You can rename the material by right-clicking the Standard PBR material, choosing Rename and typing alienHat_mat. Clear naming conventions will help keep your assets and structures organized when you build large scale projects.
Now we’re ready to put the material on our model! Take a look at the different parts of our alienHat model in the Hierarchy.
We need to apply our material to each of these pieces. Start by selecting the hatBase entity from the Hierarchy panel. We can see the Skin Mesh Renderer component in the Inspector panel.
If the material parameter is empty, click it and select the material alienHat_mat.
Repeat this step for every piece of the alien hat to make sure every mesh has been assigned the material.

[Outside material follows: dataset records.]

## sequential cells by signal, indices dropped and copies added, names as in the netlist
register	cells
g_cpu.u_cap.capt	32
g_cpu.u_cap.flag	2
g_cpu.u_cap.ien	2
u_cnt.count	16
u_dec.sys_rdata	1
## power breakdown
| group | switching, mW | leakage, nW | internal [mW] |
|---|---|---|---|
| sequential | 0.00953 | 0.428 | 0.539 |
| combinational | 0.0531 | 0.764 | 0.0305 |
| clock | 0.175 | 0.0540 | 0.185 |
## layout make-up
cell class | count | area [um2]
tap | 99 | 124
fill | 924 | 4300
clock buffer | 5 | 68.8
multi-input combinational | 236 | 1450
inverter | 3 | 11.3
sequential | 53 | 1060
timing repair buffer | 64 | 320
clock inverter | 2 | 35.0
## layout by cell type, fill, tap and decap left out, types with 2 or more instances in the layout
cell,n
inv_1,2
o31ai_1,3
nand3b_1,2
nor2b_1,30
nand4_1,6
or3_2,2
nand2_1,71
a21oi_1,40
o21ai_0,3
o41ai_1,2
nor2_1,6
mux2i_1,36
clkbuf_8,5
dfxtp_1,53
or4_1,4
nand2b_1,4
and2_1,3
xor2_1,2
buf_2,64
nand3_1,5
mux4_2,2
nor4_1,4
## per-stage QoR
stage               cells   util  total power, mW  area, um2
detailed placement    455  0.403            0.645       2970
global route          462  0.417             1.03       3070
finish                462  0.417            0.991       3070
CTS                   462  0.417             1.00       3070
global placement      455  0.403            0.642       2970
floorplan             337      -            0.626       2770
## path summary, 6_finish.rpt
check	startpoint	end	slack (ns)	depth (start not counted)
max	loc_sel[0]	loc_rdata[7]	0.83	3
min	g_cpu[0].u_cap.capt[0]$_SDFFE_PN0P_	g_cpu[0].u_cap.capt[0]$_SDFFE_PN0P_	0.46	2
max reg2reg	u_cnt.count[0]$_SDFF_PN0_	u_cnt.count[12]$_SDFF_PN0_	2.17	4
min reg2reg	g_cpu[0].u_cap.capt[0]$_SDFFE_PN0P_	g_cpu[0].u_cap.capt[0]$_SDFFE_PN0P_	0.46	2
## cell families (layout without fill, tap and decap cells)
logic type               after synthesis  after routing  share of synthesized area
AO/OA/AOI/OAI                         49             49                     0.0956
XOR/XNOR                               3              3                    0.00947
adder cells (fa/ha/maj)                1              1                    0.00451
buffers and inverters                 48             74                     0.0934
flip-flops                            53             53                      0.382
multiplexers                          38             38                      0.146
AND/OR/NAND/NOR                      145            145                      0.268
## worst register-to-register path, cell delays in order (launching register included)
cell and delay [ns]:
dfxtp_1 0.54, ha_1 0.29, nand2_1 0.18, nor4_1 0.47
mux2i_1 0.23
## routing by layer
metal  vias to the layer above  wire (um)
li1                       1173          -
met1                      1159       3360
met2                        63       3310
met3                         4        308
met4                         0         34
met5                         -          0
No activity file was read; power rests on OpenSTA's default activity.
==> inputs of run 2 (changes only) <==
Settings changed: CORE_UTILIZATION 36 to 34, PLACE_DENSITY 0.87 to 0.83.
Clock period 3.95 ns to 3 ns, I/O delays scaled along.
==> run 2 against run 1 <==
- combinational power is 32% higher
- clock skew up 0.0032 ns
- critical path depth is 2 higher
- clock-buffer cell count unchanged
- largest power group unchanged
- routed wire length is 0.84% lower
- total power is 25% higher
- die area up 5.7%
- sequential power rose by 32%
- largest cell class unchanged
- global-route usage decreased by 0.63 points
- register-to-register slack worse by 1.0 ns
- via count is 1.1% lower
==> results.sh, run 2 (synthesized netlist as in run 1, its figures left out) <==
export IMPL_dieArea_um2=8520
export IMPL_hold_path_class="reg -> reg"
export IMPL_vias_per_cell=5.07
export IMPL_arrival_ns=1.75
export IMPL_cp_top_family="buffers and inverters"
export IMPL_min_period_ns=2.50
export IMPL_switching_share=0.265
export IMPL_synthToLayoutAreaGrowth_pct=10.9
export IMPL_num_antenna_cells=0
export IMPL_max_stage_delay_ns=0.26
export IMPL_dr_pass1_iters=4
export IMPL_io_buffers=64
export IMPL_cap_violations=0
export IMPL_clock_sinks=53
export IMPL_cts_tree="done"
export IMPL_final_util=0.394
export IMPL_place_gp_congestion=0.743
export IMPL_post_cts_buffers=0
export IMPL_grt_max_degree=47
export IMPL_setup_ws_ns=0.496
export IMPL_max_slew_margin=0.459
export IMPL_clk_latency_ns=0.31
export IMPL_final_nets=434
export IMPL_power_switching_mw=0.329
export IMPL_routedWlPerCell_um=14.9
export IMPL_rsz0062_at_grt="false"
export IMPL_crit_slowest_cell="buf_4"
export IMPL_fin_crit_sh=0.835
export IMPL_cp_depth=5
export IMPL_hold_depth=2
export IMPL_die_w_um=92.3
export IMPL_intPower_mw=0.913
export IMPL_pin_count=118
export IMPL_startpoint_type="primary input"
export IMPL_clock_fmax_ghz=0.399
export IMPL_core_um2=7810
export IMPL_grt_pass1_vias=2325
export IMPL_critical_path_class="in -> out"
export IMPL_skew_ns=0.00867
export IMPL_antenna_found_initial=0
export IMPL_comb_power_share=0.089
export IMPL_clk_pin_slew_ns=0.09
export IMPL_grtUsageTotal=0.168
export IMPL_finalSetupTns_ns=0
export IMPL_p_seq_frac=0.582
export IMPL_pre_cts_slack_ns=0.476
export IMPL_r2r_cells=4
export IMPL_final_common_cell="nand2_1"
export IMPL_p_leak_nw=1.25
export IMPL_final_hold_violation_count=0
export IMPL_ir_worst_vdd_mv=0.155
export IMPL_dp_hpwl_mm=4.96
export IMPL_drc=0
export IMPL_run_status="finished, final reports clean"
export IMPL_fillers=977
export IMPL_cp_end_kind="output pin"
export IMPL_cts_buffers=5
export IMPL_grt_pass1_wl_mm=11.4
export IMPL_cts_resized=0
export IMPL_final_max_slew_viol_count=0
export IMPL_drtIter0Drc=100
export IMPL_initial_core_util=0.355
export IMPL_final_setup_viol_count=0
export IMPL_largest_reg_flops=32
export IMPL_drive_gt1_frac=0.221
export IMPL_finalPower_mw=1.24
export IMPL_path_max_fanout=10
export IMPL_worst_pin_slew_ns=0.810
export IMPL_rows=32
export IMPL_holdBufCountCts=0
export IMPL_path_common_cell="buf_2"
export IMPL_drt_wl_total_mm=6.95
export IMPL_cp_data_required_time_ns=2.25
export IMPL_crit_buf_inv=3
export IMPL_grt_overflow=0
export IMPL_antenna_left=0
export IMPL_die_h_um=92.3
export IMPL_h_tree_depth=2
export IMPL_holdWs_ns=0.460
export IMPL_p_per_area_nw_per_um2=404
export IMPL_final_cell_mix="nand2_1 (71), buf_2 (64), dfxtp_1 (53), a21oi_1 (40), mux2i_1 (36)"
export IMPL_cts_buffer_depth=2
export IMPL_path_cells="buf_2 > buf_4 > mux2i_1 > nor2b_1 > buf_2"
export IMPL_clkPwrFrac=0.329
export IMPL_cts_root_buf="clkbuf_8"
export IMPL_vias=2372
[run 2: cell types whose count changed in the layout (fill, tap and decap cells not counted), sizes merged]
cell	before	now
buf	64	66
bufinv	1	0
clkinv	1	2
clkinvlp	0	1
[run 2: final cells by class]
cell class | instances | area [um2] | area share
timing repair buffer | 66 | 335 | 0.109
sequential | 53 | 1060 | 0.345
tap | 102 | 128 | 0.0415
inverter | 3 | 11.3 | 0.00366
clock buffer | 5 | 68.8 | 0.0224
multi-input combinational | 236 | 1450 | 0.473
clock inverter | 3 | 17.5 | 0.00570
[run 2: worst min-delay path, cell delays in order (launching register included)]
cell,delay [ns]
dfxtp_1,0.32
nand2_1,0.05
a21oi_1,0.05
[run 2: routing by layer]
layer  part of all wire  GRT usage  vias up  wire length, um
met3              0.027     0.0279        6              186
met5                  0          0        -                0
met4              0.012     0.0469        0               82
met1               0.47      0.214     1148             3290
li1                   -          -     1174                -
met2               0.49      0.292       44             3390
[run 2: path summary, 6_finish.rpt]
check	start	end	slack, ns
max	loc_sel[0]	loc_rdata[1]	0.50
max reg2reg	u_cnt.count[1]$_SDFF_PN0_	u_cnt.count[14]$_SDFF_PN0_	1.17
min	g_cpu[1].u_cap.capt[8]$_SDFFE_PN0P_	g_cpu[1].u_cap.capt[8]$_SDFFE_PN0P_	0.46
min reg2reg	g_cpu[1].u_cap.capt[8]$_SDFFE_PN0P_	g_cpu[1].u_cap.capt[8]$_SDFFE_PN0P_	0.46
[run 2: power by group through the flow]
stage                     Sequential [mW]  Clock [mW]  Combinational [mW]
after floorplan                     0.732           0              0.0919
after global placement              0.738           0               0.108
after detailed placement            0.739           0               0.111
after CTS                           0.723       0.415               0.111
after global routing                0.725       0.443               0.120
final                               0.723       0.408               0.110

Next, we’ll apply textures to the material. Click on the material in the Assets tab to bring up its properties in the Inspector panel.
For our material, we will be applying the base color to the Albedo, the normal texture to the Normal section, and the MRAO texture to the MRAO section. In the Albedo section, click the checkbox next to Texture On. This will bring up an option to add a texture file. Select the alienHat_baseColor texture from the pop-up window.
Repeat this for the Normal section and the MRAO section with their respective textures. Your material properties should end up like this:
We can now see that the base hat has the correct material in the Scene and Preview!